TASK MATERIAL.
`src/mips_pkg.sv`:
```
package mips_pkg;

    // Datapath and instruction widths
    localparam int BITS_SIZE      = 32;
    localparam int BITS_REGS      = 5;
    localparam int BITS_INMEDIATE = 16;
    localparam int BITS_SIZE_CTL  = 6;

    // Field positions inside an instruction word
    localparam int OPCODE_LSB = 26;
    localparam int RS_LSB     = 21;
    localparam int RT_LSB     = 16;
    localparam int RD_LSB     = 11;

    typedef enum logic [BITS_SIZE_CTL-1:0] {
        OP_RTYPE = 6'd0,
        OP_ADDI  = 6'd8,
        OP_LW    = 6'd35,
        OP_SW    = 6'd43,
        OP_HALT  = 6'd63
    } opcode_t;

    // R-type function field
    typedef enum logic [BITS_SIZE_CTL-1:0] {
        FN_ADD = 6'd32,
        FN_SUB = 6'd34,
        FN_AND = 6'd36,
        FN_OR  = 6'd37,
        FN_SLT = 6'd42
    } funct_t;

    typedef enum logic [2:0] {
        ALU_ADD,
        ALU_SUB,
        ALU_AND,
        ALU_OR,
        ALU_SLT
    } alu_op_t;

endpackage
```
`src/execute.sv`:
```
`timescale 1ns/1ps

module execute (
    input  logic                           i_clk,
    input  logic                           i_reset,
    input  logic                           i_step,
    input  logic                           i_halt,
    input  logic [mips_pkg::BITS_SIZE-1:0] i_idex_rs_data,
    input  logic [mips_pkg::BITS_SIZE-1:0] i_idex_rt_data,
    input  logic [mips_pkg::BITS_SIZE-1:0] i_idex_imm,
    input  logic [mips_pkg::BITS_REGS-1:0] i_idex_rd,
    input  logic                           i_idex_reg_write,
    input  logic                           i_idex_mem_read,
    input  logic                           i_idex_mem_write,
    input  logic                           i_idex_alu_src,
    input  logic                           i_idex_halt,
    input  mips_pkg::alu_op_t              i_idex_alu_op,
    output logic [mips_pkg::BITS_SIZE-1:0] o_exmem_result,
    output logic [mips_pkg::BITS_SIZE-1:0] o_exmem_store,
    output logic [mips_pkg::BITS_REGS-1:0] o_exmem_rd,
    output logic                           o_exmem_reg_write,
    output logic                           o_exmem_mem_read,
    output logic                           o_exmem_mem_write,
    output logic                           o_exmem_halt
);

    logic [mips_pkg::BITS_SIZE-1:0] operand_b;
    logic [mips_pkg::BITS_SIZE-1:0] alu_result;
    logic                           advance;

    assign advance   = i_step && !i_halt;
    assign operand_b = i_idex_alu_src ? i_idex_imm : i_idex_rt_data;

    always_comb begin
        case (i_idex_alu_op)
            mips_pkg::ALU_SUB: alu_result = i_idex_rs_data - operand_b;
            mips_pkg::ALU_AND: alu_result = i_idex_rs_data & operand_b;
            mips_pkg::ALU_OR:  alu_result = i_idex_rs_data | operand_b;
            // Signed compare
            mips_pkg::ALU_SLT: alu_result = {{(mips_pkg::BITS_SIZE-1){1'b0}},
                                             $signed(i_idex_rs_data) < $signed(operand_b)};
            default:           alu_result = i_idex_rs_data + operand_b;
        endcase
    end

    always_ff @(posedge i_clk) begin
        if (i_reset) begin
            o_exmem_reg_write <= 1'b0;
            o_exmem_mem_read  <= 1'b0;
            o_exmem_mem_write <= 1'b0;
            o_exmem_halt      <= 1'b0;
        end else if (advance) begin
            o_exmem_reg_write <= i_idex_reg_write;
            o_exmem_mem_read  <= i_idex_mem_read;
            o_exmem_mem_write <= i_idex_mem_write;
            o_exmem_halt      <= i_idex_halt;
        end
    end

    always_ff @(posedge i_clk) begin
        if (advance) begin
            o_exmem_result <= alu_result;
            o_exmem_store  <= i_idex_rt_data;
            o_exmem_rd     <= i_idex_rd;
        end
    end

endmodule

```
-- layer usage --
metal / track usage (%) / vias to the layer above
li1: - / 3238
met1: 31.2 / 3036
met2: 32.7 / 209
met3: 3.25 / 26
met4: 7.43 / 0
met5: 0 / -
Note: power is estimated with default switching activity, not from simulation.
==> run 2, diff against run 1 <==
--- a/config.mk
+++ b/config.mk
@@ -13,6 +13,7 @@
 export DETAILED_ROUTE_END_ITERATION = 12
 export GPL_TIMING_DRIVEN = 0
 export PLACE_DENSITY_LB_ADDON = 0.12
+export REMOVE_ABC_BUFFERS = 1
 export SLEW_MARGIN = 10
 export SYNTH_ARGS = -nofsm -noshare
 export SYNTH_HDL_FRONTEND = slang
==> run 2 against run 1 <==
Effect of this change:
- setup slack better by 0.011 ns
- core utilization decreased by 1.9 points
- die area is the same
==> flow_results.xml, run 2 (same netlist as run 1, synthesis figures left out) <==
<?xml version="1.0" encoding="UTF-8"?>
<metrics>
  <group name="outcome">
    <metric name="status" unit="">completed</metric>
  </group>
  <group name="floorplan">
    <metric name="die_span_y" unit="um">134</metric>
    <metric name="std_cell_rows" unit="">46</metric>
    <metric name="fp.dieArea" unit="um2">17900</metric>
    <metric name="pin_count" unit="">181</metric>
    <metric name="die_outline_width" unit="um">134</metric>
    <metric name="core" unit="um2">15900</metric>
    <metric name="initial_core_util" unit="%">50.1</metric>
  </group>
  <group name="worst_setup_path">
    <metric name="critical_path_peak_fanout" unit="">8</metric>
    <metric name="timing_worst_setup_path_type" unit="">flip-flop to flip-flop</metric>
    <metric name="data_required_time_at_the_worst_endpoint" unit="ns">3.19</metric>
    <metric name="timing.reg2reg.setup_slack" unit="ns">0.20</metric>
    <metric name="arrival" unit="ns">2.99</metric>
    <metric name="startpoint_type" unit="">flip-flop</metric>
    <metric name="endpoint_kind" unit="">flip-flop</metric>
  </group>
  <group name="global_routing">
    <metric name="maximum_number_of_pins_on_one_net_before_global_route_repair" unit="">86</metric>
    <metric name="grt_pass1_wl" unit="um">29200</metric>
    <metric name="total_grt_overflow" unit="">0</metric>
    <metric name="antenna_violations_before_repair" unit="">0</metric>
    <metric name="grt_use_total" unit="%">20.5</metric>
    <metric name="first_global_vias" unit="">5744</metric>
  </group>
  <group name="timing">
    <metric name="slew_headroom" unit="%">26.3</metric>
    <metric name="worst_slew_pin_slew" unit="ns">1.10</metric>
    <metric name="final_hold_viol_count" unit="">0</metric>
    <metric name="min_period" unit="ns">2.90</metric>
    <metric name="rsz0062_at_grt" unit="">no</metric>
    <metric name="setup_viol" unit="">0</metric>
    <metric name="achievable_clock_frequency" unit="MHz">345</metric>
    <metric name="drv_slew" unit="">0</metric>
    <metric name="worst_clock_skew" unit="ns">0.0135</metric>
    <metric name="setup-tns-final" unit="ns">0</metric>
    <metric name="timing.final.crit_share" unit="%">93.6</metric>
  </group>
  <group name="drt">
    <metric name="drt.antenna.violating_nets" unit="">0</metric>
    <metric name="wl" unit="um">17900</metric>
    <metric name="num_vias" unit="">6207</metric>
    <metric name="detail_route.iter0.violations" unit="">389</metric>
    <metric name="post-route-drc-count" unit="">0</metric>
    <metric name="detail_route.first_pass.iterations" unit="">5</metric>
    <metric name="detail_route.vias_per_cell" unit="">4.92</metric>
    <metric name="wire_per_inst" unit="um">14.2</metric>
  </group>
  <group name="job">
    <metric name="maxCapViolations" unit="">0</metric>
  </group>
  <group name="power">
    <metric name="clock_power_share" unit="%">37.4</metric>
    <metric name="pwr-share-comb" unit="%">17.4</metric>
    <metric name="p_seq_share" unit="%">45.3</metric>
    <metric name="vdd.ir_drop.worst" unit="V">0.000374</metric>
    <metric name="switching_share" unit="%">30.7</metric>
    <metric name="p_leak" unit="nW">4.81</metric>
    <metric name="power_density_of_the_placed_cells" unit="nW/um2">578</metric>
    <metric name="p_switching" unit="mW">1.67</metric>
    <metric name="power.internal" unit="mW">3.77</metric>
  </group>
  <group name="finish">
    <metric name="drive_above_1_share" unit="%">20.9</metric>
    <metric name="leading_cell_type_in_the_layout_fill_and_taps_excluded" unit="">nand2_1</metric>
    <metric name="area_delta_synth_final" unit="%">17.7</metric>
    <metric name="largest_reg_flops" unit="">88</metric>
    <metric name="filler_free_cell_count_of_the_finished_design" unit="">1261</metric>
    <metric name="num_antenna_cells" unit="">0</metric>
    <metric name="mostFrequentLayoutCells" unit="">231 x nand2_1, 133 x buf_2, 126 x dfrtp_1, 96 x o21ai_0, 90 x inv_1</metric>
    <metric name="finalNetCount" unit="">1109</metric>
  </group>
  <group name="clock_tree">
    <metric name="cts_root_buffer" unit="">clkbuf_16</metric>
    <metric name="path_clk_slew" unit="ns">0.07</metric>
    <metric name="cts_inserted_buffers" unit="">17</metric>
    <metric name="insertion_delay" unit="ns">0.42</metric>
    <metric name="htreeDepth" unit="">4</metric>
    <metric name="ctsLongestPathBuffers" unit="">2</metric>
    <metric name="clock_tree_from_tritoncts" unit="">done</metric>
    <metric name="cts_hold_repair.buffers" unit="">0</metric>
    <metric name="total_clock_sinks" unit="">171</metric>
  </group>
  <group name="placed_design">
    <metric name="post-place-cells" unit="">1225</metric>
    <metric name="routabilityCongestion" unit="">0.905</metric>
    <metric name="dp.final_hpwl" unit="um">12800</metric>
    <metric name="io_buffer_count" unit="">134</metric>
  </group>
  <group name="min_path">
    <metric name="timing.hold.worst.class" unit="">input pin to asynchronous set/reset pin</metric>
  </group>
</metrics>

TASK DESCRIPTION.
Check each line of the data above for the string "against", and copy the ones that have it.

RESPONSE.
==> run 2, diff against run 1 <==
==> run 2 against run 1 <==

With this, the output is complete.